▶ [Data records]:
——

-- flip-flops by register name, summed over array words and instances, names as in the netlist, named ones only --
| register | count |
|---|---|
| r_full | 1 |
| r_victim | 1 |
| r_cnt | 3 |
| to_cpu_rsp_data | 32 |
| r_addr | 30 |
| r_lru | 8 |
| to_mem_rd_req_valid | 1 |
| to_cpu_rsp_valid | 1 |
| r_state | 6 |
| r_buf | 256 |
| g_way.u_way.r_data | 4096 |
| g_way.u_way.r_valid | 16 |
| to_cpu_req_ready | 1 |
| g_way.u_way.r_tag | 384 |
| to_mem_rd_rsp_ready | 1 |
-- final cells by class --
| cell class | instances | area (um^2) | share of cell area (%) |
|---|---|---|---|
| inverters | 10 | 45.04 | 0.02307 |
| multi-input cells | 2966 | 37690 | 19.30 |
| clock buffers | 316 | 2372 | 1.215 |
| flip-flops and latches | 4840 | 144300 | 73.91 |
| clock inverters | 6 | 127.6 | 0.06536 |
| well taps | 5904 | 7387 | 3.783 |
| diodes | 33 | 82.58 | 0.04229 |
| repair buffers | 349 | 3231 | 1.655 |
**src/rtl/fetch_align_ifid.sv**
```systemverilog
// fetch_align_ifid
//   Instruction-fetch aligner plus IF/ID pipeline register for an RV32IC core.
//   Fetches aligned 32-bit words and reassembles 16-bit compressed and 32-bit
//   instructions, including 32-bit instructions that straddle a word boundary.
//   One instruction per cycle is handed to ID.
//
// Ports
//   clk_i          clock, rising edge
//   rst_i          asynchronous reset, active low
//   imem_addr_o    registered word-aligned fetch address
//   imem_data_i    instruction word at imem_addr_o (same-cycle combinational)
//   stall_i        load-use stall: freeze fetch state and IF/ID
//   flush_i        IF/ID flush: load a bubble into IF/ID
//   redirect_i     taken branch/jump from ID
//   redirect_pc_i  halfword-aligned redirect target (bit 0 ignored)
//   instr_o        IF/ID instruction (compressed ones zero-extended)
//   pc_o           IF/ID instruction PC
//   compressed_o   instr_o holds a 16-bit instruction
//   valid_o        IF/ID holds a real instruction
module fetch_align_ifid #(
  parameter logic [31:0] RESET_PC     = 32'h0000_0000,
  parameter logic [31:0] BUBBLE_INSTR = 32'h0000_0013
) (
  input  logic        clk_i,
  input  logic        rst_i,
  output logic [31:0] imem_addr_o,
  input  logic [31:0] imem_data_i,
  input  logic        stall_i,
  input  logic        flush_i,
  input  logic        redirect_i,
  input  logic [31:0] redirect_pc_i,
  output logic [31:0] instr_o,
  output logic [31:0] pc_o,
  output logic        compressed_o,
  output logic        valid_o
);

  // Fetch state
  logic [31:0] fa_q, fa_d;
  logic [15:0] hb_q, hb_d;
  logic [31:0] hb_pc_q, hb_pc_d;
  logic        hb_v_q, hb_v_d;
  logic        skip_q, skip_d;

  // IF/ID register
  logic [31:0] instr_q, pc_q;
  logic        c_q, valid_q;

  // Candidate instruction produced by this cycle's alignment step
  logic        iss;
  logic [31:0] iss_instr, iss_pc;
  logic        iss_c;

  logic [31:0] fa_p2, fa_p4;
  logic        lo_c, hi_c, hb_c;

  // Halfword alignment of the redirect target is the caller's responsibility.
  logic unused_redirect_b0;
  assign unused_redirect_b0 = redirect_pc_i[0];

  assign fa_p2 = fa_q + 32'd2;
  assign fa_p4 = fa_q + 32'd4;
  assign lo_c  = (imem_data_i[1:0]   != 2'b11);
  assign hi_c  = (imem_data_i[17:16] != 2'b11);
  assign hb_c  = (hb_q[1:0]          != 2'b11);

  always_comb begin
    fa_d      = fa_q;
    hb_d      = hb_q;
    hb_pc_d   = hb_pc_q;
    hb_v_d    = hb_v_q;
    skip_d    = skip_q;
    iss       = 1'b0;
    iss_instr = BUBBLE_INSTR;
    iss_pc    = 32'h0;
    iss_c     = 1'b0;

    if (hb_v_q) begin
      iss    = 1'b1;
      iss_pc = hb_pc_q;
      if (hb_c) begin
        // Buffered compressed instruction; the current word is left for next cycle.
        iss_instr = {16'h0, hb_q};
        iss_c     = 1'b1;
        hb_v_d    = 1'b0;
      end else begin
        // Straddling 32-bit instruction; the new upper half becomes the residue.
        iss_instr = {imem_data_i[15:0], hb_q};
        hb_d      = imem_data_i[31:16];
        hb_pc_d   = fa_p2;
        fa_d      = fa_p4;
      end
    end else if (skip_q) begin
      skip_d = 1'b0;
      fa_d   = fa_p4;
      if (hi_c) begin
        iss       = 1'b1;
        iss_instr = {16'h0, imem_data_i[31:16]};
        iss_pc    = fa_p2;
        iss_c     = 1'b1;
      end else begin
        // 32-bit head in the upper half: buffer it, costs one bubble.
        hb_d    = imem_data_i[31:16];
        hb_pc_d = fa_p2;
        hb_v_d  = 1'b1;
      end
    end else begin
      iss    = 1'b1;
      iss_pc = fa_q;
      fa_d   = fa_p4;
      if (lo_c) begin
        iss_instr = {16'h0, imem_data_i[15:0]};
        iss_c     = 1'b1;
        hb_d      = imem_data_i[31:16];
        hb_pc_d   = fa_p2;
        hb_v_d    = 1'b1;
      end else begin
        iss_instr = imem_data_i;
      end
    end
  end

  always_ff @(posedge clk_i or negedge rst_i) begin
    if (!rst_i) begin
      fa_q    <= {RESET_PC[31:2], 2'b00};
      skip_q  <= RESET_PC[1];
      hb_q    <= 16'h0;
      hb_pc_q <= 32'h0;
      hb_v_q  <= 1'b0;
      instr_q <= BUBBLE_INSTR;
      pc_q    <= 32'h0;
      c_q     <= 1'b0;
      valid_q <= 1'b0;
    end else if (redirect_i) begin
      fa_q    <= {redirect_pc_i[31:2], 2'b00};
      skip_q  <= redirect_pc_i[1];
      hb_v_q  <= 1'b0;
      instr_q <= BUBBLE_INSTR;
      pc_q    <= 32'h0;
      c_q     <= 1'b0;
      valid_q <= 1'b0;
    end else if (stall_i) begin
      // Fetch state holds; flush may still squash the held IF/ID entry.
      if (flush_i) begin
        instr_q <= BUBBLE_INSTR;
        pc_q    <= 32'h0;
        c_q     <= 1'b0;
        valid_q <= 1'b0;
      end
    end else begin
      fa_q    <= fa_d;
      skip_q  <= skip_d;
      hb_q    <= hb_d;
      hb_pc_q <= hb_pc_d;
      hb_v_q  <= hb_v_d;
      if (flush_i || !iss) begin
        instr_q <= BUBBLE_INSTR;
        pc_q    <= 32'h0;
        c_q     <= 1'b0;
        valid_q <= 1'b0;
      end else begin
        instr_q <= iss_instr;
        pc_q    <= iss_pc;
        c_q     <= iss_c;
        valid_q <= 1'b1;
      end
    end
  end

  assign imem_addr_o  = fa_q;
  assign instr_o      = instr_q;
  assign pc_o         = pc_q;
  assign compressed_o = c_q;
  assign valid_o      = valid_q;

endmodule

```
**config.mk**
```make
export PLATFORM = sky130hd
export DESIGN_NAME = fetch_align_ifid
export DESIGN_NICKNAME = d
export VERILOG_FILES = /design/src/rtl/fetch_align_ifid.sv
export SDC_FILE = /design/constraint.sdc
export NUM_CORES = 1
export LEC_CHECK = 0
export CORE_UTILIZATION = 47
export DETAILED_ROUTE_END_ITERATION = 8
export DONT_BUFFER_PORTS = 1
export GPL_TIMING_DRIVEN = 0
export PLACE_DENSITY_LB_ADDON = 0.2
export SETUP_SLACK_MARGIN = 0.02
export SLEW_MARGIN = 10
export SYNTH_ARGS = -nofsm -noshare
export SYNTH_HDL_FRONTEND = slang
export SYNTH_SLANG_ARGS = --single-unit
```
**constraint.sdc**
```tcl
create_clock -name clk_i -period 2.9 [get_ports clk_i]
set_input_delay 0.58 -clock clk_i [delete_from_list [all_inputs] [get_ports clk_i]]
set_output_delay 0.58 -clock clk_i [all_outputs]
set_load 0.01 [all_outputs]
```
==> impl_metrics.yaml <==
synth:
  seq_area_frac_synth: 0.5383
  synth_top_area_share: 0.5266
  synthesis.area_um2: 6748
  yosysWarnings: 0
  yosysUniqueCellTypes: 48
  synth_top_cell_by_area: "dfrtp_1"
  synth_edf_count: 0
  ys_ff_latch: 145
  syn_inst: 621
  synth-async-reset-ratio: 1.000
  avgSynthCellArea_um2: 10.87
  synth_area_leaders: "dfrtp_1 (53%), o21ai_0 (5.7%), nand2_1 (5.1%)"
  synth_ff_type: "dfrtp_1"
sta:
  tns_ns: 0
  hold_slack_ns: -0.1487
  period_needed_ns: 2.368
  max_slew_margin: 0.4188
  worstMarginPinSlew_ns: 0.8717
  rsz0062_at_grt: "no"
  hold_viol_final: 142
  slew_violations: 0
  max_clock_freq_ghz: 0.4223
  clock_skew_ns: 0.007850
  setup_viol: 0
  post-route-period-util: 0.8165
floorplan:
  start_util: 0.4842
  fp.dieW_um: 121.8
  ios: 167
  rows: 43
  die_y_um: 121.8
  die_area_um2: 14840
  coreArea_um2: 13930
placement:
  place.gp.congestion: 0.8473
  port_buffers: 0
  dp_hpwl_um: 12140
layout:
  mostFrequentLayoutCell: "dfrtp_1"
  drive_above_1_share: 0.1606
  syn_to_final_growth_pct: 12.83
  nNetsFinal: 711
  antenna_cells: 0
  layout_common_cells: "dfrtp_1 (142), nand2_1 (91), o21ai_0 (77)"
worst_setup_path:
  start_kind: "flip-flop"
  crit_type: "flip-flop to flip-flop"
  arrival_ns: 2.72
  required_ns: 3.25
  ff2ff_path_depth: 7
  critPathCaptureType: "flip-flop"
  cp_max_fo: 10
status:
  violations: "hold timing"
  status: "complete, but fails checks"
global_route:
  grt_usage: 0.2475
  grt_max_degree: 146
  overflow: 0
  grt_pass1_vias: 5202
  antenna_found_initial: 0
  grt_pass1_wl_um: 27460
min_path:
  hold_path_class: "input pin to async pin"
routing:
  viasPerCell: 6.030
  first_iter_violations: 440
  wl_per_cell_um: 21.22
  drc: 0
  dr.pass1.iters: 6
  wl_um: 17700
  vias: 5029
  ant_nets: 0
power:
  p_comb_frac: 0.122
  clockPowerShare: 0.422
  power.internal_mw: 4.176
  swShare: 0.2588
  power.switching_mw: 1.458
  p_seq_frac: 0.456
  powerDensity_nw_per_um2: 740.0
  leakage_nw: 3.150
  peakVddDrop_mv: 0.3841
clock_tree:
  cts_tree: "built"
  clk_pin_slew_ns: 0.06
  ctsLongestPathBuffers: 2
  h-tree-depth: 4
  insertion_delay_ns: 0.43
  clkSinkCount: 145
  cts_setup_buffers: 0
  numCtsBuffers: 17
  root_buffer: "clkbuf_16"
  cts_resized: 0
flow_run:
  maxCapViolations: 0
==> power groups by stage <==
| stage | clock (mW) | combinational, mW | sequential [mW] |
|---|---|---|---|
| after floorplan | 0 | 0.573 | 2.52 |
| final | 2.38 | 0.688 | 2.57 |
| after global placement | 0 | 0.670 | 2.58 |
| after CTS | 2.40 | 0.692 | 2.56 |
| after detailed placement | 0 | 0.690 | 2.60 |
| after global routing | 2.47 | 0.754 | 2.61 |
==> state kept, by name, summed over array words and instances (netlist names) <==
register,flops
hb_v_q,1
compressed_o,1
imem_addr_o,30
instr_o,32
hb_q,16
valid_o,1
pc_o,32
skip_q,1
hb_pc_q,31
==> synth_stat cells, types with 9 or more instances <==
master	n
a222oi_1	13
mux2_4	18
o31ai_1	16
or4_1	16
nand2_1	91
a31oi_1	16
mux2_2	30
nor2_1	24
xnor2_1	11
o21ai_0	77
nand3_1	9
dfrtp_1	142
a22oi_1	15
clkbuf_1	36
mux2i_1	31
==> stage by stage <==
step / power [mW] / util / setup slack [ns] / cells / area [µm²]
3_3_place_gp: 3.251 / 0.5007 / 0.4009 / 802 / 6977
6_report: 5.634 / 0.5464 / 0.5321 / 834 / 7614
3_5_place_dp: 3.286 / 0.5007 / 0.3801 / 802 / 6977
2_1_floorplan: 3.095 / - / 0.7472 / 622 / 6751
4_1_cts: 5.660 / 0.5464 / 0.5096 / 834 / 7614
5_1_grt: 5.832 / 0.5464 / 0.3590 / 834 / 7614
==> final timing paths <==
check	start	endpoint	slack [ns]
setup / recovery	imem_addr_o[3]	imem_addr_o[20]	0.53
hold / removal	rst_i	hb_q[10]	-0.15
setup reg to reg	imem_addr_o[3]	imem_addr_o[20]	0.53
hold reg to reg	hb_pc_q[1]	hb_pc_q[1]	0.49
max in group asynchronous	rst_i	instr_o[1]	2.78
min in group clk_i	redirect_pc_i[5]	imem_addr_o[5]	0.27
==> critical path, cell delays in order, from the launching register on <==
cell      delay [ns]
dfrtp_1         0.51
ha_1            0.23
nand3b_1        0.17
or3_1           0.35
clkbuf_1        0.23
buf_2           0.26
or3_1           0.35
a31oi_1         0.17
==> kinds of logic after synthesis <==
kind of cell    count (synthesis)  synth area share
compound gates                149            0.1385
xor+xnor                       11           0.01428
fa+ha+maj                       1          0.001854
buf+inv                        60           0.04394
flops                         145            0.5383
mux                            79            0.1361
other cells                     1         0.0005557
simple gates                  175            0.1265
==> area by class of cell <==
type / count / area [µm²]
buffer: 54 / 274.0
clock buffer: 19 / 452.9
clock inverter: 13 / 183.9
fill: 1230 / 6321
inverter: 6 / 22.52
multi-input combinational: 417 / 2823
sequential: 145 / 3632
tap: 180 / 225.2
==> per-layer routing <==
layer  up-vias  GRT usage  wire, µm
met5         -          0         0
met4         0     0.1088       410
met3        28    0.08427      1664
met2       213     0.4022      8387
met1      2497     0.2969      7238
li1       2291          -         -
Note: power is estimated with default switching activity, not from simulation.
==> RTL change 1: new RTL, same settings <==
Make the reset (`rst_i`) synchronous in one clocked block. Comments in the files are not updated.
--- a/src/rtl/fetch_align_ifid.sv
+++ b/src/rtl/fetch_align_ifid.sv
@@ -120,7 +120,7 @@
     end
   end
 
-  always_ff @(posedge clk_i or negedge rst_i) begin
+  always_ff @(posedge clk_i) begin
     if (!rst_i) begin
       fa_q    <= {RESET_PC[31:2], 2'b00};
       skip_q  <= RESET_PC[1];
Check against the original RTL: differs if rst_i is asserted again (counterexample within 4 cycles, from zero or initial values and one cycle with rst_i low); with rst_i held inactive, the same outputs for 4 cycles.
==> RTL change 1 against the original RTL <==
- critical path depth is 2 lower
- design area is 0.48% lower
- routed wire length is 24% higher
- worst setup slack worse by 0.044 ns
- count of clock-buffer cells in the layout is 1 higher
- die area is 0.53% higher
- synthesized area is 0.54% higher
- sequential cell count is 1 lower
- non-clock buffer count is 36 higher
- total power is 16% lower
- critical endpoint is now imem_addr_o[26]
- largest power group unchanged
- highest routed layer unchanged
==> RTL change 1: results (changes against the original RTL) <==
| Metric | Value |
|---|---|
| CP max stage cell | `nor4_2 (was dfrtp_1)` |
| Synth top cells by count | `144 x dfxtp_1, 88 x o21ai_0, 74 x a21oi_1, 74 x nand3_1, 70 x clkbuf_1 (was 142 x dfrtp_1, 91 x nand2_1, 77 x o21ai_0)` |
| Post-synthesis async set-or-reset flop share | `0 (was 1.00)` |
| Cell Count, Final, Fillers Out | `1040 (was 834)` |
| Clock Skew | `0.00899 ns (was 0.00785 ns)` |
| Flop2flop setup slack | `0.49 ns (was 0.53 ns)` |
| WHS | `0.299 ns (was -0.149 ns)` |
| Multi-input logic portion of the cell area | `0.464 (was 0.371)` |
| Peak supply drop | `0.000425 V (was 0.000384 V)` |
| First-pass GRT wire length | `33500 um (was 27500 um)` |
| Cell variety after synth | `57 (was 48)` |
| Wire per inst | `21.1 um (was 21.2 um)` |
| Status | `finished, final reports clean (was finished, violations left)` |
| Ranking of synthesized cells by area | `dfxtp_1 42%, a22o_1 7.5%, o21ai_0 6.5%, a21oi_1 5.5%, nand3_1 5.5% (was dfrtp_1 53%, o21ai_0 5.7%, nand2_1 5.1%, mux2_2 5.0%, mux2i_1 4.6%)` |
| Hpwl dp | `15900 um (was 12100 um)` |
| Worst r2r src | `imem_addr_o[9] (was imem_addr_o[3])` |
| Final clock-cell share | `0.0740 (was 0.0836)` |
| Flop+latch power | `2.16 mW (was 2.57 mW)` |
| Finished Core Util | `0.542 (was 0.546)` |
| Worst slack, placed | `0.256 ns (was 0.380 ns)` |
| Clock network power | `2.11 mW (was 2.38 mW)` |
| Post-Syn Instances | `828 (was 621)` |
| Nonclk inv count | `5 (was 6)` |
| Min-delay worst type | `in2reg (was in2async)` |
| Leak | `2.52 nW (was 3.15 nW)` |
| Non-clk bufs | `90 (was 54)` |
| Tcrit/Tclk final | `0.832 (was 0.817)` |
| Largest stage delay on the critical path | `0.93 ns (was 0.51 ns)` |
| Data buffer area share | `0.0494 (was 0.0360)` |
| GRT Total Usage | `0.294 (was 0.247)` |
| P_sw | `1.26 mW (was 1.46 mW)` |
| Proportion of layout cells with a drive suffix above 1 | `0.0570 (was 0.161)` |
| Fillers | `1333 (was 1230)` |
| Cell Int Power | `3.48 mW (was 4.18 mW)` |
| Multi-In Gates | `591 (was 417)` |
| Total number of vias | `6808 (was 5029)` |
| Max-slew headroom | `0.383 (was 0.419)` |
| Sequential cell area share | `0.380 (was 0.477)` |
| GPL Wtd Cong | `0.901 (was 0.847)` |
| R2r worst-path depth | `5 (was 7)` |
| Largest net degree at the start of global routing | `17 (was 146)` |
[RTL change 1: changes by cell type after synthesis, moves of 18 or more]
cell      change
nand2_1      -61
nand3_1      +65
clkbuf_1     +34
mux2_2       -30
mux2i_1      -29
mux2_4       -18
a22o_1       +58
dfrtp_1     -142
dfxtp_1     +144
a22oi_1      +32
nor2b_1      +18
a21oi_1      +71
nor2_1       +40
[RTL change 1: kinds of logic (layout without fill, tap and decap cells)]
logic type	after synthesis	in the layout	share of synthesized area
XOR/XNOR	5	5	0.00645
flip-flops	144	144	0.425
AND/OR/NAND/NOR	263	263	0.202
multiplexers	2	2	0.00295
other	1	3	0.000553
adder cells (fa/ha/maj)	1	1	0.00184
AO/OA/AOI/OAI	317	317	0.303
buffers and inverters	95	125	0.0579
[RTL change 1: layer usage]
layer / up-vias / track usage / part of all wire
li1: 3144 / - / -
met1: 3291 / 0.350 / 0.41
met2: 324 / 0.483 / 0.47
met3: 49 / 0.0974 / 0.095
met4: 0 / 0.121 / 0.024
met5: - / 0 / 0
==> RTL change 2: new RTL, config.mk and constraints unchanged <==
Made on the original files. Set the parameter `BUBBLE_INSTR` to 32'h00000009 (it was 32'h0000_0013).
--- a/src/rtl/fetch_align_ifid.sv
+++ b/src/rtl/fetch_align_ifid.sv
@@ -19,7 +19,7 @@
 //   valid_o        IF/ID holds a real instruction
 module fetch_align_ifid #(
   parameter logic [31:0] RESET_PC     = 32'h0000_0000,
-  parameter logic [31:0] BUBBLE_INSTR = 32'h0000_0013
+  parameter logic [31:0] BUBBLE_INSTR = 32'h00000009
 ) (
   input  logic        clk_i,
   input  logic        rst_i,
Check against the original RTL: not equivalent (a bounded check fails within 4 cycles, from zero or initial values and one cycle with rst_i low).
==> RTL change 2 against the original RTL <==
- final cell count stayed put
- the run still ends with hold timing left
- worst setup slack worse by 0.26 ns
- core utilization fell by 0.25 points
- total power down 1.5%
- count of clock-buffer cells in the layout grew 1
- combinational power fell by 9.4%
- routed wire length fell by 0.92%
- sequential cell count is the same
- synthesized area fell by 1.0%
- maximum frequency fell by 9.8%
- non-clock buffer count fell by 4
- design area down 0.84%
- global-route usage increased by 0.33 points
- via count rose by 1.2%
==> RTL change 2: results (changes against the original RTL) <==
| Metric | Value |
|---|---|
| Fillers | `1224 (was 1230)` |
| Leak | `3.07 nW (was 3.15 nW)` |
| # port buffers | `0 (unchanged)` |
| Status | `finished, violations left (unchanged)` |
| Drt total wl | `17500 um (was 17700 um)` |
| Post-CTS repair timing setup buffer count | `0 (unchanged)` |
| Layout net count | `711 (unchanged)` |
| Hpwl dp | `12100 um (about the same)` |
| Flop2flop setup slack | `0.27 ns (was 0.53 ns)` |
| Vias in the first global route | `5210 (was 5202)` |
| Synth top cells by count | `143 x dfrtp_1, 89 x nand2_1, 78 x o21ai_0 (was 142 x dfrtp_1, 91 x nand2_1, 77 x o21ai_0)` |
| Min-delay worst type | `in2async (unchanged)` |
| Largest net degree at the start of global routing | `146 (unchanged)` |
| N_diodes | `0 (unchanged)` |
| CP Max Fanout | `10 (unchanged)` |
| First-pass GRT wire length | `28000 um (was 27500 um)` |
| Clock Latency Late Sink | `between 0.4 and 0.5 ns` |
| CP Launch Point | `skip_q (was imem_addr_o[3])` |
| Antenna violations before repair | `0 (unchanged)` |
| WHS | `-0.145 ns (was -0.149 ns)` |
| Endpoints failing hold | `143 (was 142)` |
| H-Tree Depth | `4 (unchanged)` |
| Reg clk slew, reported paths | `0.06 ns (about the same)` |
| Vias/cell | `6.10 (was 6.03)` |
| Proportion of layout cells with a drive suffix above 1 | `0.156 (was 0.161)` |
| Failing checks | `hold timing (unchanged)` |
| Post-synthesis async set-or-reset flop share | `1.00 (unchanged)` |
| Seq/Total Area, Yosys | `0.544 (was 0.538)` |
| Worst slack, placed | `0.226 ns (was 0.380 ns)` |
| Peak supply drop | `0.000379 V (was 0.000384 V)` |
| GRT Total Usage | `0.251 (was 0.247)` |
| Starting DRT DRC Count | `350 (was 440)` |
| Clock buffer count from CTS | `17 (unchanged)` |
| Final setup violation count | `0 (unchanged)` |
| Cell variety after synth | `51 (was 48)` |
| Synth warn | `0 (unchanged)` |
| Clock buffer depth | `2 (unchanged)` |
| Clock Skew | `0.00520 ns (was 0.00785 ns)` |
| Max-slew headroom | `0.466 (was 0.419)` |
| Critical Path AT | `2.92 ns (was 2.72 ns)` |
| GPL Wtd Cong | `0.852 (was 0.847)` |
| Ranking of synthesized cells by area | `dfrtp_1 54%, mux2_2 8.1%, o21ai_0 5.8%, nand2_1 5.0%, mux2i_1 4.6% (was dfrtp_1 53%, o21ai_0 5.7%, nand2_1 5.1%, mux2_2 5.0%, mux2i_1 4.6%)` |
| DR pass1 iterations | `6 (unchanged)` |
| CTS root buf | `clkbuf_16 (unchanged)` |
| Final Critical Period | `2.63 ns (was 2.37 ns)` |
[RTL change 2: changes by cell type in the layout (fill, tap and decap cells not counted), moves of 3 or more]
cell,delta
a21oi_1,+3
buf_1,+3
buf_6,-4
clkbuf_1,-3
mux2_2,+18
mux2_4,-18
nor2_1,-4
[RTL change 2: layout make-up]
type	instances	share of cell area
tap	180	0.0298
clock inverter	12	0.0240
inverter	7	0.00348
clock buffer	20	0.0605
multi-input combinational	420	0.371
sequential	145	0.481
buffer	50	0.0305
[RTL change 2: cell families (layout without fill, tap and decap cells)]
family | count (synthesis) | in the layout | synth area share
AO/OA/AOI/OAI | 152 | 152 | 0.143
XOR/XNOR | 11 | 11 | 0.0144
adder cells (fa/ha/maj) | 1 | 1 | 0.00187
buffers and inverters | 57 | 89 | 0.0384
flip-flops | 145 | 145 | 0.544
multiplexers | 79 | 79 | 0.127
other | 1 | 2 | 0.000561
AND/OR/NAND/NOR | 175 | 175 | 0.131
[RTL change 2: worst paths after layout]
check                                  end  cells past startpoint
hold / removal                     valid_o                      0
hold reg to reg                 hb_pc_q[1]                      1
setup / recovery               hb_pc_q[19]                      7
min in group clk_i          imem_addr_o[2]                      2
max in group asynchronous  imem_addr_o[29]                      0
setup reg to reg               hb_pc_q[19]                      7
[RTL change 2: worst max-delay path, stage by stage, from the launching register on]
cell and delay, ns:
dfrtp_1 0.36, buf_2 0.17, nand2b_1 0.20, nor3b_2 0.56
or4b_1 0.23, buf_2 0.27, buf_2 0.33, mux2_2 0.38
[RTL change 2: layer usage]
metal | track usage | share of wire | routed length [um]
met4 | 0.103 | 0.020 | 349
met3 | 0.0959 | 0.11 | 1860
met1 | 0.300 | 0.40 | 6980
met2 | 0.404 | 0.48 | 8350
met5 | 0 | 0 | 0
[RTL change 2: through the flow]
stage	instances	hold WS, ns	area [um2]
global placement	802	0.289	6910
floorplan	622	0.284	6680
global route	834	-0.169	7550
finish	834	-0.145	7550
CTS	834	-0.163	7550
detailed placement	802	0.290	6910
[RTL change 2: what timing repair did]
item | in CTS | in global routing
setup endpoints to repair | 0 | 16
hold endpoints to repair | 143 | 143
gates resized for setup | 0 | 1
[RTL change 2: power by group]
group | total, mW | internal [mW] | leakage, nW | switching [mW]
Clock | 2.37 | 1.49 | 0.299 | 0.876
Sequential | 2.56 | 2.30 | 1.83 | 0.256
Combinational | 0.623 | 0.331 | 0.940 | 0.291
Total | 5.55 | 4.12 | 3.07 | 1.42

——

▶ [Task]: Please, from the entries above, set down exactly the lines from the one containing "required_ns: 3.25" through the one containing "powerDensity_nw_per_um2: 740.0", and only those.

▶ [Exercise solution]:
  required_ns: 3.25
  ff2ff_path_depth: 7
  critPathCaptureType: "flip-flop"
  cp_max_fo: 10
status:
  violations: "hold timing"
  status: "complete, but fails checks"
global_route:
  grt_usage: 0.2475
  grt_max_degree: 146
  overflow: 0
  grt_pass1_vias: 5202
  antenna_found_initial: 0
  grt_pass1_wl_um: 27460
min_path:
  hold_path_class: "input pin to async pin"
routing:
  viasPerCell: 6.030
  first_iter_violations: 440
  wl_per_cell_um: 21.22
  drc: 0
  dr.pass1.iters: 6
  wl_um: 17700
  vias: 5029
  ant_nets: 0
power:
  p_comb_frac: 0.122
  clockPowerShare: 0.422
  power.internal_mw: 4.176
  swShare: 0.2588
  power.switching_mw: 1.458
  p_seq_frac: 0.456
  powerDensity_nw_per_um2: 740.0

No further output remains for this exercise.